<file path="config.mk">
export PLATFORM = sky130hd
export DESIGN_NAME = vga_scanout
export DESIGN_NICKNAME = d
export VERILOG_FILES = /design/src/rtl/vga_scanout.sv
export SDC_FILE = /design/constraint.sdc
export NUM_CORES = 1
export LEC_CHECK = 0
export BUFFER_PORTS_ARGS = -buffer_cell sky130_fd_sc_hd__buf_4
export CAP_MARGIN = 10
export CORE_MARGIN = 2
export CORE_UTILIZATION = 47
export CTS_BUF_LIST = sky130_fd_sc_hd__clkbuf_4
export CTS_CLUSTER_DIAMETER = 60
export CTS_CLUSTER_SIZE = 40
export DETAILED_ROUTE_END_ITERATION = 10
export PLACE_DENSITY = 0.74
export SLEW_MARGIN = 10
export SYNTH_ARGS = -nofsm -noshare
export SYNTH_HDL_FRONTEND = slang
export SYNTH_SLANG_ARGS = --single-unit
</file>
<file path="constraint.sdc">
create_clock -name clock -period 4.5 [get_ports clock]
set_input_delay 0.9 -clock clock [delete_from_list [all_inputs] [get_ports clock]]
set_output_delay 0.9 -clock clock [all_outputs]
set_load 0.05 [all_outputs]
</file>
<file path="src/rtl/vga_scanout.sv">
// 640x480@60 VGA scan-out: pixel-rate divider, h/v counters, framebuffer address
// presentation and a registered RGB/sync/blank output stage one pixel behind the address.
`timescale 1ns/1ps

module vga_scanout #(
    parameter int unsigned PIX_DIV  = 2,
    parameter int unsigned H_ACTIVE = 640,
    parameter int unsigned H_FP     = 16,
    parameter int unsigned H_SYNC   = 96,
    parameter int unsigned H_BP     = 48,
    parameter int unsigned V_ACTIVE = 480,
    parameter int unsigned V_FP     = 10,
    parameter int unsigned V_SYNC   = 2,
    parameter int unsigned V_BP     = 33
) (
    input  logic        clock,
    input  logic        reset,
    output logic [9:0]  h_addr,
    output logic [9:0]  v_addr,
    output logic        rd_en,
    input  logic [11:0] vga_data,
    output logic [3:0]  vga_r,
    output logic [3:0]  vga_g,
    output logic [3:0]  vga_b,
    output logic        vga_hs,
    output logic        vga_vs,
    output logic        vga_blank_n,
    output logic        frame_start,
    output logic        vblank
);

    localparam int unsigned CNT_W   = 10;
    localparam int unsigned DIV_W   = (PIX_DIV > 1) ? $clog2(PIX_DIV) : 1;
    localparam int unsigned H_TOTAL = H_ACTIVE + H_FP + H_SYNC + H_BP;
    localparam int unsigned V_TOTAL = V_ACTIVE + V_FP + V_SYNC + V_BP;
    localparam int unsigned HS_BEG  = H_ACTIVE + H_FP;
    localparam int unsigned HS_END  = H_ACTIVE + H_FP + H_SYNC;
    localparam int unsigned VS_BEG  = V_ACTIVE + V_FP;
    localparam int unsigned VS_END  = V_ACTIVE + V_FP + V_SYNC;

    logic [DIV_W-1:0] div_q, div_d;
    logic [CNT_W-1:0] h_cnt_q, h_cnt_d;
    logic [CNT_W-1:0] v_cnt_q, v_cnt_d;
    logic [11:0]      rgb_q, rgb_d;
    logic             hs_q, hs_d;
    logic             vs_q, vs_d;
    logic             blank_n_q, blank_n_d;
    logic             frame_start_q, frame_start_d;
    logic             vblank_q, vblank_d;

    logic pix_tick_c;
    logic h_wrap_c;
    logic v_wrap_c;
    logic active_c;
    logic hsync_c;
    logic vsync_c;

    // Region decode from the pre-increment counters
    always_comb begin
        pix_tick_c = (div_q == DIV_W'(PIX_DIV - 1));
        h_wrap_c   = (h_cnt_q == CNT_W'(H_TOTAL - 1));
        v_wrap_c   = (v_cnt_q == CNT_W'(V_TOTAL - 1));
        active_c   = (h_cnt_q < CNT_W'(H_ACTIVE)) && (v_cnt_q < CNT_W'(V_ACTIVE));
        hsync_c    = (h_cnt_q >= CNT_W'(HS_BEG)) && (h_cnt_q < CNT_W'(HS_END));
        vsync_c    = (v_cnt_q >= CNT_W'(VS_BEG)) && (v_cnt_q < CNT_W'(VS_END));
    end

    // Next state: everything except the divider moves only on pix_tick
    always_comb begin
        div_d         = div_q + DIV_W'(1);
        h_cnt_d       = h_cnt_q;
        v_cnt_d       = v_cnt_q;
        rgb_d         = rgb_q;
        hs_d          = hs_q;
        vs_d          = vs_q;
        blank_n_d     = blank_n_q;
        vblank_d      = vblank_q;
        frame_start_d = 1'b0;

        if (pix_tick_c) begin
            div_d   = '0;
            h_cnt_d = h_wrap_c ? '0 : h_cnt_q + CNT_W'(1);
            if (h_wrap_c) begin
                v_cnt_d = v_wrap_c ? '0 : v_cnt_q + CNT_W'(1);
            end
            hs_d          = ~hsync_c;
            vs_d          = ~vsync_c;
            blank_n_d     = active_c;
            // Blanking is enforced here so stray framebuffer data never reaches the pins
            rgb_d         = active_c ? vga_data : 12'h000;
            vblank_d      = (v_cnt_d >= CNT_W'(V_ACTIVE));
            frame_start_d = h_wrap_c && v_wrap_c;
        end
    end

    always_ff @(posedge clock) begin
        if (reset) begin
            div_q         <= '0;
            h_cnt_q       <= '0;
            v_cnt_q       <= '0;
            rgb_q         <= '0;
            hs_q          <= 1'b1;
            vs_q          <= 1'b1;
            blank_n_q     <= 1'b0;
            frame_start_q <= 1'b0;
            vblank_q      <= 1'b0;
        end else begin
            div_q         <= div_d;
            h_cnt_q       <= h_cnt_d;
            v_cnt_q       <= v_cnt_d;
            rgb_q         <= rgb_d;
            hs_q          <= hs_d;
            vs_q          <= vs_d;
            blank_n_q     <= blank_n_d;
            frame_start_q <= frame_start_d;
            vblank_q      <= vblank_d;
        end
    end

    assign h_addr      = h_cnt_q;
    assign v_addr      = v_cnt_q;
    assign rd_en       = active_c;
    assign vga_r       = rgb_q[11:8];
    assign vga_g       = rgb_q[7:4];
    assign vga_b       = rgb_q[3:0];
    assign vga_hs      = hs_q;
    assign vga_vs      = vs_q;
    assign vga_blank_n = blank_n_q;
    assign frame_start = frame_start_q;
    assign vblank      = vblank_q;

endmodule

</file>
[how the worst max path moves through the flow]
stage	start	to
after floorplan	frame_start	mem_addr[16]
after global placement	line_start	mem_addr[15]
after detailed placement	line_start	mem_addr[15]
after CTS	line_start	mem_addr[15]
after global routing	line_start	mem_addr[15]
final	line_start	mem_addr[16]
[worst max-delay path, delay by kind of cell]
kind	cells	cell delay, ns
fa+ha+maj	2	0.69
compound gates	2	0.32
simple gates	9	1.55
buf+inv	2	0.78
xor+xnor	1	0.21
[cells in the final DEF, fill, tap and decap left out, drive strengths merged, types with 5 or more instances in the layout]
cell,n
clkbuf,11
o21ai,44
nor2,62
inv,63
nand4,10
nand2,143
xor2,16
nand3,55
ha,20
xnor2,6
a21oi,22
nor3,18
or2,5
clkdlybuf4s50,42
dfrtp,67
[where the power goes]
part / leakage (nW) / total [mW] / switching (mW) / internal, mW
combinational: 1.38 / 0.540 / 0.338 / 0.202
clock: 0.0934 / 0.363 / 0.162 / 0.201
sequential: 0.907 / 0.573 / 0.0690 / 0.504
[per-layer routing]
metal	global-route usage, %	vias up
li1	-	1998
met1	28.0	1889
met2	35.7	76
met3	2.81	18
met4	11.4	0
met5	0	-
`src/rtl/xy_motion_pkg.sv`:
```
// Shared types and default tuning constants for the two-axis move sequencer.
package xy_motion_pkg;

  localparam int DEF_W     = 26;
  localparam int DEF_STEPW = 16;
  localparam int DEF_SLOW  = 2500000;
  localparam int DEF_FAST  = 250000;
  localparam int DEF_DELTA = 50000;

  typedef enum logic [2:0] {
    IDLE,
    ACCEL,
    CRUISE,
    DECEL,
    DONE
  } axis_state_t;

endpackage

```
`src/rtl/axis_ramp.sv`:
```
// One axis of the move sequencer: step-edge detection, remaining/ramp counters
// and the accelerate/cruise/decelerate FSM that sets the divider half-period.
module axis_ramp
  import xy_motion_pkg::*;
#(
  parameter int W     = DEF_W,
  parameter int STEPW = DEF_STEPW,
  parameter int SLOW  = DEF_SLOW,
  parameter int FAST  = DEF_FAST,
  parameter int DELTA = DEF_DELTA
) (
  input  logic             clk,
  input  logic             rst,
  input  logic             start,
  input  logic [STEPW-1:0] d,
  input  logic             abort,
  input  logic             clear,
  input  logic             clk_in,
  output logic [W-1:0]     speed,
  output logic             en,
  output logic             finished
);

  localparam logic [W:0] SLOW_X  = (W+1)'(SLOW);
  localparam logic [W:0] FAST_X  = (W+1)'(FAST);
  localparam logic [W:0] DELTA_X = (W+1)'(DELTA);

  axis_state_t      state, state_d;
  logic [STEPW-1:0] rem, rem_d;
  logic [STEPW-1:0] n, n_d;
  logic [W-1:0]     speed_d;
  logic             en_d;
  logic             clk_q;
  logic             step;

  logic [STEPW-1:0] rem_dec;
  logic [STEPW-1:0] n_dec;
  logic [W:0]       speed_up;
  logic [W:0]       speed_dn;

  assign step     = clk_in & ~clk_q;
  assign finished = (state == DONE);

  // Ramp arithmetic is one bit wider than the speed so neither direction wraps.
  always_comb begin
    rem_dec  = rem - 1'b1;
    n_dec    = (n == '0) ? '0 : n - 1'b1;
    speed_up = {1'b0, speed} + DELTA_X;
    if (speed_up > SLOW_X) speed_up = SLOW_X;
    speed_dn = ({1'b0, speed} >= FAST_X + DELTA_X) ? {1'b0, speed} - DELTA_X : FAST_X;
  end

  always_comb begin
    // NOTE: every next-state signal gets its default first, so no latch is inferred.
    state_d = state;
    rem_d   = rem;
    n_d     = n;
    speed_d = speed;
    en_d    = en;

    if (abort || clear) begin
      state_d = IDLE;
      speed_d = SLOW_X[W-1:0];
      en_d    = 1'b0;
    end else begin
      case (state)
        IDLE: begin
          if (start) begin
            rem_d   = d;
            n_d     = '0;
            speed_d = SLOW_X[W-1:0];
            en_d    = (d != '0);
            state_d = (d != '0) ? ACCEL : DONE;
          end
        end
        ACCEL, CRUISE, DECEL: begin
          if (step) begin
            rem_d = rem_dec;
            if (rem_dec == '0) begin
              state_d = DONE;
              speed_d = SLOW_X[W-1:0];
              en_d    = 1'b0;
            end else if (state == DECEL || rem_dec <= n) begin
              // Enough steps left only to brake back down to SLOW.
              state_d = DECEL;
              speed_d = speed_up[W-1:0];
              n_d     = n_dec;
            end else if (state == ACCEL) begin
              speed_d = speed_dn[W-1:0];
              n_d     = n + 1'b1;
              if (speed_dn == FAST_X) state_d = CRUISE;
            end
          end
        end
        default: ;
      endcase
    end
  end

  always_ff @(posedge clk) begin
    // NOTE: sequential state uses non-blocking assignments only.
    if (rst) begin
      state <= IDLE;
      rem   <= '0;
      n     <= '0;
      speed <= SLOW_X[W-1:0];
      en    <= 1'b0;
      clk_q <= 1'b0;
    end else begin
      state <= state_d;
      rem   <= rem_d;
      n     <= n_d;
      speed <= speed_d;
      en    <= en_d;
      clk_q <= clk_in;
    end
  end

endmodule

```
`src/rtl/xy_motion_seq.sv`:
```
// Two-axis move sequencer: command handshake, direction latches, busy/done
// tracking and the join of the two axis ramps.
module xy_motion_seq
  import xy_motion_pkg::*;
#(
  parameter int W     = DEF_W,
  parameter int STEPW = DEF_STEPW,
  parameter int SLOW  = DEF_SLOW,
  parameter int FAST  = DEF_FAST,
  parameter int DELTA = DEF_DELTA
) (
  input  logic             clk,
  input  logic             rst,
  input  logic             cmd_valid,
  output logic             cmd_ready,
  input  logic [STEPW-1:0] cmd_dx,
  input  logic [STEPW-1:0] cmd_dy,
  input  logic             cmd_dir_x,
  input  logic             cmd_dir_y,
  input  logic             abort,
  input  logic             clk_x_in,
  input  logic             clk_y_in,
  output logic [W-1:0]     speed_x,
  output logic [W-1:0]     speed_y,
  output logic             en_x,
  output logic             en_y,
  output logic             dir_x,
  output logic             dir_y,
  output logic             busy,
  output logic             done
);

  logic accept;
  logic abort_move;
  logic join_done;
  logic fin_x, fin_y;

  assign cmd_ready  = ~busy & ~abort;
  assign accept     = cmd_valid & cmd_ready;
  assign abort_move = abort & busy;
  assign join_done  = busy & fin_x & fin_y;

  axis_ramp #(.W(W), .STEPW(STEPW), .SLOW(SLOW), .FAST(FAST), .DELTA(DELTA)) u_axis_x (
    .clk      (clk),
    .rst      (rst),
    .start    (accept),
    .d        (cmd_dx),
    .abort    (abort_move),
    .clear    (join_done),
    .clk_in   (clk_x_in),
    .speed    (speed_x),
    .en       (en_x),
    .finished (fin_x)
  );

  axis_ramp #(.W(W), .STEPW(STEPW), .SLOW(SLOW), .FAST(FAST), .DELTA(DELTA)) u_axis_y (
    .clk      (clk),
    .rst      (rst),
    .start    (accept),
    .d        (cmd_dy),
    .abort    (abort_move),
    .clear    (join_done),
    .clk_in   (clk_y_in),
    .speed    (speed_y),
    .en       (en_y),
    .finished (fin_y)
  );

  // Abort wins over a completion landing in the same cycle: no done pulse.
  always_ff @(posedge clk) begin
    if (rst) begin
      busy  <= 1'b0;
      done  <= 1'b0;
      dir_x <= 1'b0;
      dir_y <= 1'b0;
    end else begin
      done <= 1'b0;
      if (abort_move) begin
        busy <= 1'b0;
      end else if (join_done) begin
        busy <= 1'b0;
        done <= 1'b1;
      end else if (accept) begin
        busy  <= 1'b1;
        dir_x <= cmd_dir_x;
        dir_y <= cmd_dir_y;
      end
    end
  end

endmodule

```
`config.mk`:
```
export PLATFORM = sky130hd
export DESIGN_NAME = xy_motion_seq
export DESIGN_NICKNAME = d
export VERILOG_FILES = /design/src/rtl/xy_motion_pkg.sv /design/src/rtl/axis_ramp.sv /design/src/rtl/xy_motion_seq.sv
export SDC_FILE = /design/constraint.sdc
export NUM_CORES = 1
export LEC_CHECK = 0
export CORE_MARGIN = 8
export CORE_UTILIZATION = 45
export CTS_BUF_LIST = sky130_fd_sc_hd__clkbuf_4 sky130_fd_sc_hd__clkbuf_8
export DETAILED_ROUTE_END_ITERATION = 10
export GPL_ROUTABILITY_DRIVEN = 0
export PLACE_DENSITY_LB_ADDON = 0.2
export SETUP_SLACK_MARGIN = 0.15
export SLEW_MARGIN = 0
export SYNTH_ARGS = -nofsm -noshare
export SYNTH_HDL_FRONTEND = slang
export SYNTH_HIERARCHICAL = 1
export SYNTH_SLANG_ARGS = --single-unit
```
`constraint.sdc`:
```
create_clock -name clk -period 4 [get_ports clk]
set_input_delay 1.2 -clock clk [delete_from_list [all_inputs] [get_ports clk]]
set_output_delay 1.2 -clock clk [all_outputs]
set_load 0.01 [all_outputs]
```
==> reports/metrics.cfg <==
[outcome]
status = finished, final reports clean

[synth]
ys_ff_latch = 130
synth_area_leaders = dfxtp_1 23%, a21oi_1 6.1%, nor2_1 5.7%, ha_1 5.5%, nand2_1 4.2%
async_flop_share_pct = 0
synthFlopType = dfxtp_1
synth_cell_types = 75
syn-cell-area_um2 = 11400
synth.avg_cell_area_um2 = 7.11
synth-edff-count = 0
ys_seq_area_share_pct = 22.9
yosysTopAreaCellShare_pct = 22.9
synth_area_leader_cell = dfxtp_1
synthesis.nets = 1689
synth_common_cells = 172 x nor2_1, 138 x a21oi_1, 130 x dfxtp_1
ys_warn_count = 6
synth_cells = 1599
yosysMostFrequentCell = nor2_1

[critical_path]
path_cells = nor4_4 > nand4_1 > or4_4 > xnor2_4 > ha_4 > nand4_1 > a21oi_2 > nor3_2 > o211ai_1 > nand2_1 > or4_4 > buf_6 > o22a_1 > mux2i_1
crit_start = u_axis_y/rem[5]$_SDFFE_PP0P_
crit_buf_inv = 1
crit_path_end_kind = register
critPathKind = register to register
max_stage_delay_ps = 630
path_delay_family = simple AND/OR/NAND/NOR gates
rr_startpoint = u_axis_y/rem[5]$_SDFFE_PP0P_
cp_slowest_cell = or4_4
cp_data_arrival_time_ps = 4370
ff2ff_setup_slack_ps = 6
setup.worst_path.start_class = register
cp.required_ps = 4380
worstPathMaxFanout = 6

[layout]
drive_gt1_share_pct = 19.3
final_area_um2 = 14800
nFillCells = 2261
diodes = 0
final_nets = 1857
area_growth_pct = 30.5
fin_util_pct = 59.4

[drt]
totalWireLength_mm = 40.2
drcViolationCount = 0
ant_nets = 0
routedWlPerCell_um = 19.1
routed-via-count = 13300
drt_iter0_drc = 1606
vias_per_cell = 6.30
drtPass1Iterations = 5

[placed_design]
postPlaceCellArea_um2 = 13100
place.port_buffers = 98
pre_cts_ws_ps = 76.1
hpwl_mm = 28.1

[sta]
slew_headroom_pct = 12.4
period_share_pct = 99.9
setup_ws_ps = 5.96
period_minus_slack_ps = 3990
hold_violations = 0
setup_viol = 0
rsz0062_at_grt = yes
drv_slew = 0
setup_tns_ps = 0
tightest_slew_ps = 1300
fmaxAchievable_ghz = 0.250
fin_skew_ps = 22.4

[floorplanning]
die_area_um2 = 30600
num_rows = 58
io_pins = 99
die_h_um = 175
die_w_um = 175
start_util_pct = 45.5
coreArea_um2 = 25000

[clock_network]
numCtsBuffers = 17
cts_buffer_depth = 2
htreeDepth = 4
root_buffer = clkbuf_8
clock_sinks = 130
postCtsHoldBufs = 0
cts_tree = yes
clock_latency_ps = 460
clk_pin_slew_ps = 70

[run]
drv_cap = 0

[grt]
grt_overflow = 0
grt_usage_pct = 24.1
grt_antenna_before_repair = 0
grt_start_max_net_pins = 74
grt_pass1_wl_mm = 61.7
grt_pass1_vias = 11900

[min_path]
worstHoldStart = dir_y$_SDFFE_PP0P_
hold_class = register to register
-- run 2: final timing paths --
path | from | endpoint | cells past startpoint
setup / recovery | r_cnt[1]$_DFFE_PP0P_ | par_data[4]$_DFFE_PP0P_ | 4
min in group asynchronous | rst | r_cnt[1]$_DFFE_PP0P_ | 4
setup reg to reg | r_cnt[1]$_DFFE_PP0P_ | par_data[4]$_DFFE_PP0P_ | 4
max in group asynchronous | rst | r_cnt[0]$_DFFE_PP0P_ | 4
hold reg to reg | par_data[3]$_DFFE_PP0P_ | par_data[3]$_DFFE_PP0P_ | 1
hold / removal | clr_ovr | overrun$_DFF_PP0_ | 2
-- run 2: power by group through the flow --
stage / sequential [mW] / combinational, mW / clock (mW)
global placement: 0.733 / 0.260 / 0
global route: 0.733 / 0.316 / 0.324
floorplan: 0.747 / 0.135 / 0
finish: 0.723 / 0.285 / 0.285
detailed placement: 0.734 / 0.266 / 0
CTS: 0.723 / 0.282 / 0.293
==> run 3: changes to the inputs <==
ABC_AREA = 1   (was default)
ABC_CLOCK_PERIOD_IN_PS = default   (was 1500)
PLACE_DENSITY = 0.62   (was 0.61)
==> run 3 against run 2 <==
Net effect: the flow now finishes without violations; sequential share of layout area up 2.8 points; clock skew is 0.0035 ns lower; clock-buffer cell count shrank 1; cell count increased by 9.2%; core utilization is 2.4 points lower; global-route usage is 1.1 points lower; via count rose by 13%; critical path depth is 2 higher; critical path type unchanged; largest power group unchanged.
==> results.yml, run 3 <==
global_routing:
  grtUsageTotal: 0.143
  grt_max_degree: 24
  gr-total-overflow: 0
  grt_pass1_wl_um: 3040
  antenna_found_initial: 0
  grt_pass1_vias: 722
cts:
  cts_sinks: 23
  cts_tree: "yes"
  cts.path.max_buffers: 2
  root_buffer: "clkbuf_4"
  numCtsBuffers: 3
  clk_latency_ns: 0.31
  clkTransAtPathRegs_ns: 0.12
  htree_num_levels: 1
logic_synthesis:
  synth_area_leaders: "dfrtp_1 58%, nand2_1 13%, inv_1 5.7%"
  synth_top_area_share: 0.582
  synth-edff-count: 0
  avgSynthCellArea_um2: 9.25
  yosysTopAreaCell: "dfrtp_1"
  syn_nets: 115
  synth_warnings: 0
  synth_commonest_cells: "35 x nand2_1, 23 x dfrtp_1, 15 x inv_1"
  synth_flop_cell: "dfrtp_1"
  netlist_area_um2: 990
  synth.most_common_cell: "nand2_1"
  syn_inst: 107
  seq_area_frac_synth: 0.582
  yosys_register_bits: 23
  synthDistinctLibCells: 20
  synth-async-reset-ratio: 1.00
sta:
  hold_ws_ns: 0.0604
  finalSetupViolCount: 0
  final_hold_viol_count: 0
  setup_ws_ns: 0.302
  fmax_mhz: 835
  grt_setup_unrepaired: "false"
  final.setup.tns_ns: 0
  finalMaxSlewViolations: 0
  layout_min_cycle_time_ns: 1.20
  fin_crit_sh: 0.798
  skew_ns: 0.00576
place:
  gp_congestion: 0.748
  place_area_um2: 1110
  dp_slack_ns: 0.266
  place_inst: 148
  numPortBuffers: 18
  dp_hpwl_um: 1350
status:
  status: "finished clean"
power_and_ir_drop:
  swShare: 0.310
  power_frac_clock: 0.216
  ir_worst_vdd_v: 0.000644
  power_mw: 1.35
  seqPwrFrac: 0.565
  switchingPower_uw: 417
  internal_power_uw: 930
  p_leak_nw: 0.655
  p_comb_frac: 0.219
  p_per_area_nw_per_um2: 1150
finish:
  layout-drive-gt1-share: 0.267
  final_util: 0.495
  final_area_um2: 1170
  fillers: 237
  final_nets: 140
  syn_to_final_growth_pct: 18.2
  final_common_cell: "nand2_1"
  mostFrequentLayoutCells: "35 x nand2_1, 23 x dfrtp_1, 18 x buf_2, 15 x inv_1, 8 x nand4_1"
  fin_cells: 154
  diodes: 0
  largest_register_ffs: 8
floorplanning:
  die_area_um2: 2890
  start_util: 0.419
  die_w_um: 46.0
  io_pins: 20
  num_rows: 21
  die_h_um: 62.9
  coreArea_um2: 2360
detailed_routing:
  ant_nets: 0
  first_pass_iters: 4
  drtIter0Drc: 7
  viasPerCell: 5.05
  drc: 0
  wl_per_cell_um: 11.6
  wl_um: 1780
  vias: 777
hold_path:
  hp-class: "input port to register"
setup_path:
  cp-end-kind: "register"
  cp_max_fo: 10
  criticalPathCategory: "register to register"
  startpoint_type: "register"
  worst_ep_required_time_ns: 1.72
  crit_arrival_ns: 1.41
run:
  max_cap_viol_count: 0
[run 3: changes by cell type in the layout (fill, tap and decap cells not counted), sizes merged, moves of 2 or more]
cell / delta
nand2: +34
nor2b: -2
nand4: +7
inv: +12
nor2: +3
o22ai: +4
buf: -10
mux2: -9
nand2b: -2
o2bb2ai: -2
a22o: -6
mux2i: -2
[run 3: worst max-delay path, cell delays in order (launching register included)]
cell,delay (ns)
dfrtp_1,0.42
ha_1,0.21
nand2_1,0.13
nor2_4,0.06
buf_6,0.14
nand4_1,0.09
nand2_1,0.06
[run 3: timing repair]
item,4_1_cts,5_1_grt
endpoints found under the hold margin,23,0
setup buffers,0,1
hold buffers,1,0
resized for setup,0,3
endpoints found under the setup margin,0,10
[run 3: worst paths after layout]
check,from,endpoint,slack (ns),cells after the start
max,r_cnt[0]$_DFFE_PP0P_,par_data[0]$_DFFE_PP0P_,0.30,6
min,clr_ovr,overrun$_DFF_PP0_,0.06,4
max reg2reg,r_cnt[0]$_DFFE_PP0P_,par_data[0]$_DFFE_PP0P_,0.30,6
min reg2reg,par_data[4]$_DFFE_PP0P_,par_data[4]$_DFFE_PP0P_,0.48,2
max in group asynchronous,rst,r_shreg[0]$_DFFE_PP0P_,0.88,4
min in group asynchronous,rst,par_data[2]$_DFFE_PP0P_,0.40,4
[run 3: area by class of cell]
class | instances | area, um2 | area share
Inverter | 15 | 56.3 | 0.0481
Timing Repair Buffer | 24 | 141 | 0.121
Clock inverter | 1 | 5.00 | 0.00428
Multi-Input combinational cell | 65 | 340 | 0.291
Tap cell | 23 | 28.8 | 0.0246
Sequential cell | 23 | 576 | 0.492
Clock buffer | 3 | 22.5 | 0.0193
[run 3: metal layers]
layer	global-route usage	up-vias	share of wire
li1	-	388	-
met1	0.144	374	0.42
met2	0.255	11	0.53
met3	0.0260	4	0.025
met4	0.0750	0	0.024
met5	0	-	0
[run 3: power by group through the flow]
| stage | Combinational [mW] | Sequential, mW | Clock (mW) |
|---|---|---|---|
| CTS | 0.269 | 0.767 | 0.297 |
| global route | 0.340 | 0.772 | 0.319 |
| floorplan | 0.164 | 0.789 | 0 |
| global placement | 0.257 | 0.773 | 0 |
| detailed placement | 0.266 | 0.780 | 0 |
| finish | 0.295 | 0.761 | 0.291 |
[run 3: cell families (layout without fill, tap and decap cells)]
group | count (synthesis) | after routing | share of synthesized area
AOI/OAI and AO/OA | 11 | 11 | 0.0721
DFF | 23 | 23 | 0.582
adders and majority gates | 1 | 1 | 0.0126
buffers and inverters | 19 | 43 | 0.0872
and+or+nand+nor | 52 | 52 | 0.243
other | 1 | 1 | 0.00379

______

Look through the data above and return exactly the lines from the one that contains "start_util: 0.419" to the one that contains "hold buffers,1,0", inclusive, with nothing else.

  start_util: 0.419
  die_w_um: 46.0
  io_pins: 20
  num_rows: 21
  die_h_um: 62.9
  coreArea_um2: 2360
detailed_routing:
  ant_nets: 0
  first_pass_iters: 4
  drtIter0Drc: 7
  viasPerCell: 5.05
  drc: 0
  wl_per_cell_um: 11.6
  wl_um: 1780
  vias: 777
hold_path:
  hp-class: "input port to register"
setup_path:
  cp-end-kind: "register"
  cp_max_fo: 10
  criticalPathCategory: "register to register"
  startpoint_type: "register"
  worst_ep_required_time_ns: 1.72
  crit_arrival_ns: 1.41
run:
  max_cap_viol_count: 0
[run 3: changes by cell type in the layout (fill, tap and decap cells not counted), sizes merged, moves of 2 or more]
cell / delta
nand2: +34
nor2b: -2
nand4: +7
inv: +12
nor2: +3
o22ai: +4
buf: -10
mux2: -9
nand2b: -2
o2bb2ai: -2
a22o: -6
mux2i: -2
[run 3: worst max-delay path, cell delays in order (launching register included)]
cell,delay (ns)
dfrtp_1,0.42
ha_1,0.21
nand2_1,0.13
nor2_4,0.06
buf_6,0.14
nand4_1,0.09
nand2_1,0.06
[run 3: timing repair]
item,4_1_cts,5_1_grt
endpoints found under the hold margin,23,0
setup buffers,0,1
hold buffers,1,0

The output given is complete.